• [WORK REQUIRED]: Within the entries below, find each line containing the word "endpoints" and copy it.
:: THE DATA
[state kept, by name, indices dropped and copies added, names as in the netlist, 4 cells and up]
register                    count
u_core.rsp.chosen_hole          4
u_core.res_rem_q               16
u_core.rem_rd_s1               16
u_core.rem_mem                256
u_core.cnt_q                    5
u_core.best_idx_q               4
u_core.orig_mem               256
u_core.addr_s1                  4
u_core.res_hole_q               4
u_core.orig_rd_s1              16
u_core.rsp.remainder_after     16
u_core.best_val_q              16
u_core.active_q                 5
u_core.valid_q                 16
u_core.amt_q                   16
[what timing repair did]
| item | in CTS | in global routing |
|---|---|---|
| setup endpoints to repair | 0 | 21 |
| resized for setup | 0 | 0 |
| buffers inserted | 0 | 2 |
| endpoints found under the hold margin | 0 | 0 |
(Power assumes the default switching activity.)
::::
:: THE DATA
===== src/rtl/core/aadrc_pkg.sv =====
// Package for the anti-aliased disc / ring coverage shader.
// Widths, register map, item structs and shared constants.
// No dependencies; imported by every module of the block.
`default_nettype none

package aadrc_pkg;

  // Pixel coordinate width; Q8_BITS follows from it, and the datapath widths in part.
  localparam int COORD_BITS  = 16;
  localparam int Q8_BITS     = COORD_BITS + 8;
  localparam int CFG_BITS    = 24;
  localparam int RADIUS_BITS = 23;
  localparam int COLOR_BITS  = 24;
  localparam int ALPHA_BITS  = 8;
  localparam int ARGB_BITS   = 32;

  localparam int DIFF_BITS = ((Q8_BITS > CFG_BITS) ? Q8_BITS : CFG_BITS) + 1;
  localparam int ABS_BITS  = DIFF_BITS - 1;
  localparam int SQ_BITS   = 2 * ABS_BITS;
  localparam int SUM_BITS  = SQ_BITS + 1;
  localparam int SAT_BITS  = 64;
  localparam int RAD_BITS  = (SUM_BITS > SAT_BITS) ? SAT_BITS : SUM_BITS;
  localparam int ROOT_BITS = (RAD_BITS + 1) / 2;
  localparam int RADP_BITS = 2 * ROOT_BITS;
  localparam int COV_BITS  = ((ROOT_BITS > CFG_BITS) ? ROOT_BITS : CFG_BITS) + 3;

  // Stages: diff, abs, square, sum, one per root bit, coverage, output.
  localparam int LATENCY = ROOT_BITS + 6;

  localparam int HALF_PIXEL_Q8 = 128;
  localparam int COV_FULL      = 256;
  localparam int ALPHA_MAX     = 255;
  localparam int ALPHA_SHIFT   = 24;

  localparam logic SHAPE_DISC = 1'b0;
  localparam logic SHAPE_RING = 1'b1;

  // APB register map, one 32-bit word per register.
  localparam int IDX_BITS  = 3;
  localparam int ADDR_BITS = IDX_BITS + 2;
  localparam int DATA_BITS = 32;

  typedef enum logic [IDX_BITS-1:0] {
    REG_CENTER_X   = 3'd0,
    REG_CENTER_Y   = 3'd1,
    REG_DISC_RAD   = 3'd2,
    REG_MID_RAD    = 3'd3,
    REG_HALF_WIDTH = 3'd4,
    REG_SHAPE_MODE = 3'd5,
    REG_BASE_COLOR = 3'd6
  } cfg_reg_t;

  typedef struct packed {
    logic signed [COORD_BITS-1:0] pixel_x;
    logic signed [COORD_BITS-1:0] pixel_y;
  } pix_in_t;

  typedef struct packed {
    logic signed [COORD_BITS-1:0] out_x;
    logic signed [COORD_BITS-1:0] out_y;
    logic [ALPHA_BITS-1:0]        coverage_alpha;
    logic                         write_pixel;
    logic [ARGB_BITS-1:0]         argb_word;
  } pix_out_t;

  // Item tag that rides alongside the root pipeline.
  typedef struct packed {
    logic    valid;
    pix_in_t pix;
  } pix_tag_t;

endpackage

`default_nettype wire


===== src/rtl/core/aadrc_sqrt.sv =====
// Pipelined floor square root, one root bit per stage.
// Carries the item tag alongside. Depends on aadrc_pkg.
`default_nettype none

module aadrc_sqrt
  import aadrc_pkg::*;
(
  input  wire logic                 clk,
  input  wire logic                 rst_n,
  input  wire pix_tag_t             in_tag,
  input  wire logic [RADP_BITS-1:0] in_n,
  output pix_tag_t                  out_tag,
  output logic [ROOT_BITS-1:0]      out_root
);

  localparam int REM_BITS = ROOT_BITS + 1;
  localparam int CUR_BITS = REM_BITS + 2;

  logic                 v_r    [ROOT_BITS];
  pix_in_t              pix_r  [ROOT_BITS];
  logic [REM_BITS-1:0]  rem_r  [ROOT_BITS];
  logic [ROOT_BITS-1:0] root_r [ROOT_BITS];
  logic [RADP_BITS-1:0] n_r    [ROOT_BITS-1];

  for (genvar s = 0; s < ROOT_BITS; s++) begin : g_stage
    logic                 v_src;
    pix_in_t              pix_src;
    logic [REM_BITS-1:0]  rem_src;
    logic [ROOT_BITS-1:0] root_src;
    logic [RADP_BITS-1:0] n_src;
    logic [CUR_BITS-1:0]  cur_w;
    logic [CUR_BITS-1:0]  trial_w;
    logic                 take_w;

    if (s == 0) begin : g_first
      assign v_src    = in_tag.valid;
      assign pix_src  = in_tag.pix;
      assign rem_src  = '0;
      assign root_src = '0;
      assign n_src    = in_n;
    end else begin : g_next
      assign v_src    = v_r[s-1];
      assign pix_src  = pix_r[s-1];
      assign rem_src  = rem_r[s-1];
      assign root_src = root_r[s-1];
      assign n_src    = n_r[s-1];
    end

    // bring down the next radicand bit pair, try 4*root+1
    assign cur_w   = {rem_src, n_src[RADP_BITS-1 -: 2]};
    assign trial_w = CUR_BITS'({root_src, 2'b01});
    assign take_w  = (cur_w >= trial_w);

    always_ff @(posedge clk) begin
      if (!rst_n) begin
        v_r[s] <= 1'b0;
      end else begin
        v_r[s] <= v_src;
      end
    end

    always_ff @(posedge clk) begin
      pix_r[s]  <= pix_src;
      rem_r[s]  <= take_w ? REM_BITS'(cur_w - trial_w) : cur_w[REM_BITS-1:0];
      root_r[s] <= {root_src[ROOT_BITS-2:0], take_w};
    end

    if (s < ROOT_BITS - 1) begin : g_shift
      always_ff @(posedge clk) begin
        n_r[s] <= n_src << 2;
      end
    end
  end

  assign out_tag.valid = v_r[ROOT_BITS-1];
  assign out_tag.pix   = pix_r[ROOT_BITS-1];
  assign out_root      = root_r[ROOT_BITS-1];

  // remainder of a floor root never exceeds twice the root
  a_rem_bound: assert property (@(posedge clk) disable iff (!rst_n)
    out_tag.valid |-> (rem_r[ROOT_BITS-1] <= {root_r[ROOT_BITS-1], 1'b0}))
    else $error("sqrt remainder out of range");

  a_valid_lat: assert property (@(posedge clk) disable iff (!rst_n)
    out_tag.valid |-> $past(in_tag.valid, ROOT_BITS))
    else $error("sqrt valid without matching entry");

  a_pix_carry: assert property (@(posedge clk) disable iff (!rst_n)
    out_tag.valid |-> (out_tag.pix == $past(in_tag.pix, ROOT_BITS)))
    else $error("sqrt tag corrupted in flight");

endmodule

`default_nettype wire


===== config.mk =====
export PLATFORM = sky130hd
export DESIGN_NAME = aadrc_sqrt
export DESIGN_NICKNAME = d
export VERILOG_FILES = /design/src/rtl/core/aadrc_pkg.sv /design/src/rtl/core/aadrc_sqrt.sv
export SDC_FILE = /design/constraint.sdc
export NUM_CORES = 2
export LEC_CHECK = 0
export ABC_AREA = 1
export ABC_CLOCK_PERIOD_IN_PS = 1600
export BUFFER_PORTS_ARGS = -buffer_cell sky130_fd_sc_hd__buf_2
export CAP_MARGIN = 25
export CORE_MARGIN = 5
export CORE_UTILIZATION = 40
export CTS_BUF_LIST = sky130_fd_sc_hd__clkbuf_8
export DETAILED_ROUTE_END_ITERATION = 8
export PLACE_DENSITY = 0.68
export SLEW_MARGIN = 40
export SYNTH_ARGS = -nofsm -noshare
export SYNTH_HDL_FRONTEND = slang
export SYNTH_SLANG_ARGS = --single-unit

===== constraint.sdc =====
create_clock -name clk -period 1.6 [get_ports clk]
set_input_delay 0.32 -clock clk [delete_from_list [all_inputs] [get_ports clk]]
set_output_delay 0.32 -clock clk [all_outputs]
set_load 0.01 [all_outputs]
::::
:: THE DATA
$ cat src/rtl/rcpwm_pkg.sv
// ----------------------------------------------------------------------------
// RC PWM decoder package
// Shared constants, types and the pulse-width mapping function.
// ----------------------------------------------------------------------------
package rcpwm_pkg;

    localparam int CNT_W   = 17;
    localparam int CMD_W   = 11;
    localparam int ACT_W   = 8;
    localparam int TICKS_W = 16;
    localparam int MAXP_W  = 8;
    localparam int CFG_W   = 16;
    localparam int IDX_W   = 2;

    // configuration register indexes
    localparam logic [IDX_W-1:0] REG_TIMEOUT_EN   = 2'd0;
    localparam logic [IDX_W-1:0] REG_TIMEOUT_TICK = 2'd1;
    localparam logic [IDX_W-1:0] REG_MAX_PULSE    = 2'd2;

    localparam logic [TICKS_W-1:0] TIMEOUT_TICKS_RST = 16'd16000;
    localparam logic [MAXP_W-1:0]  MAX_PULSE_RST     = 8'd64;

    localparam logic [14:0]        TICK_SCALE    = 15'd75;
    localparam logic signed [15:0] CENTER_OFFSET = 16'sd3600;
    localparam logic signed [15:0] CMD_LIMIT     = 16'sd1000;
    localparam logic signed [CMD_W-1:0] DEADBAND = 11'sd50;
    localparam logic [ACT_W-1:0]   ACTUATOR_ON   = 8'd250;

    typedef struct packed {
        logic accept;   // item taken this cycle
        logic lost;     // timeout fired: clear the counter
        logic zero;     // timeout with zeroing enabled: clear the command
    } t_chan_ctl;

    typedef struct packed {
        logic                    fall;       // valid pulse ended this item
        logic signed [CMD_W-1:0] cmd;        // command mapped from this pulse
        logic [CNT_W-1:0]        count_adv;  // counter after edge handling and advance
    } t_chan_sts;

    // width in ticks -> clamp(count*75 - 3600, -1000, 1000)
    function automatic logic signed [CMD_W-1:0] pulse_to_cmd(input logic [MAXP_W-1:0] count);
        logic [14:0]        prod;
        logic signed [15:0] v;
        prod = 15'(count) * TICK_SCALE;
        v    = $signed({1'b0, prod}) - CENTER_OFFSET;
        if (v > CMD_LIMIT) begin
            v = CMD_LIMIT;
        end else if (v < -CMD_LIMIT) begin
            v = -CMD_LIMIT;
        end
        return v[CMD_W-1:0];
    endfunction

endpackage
::::
• [RESPONSE TO THIS EXERCISE]:
| setup endpoints to repair | 0 | 21 |
| endpoints found under the hold margin | 0 | 0 |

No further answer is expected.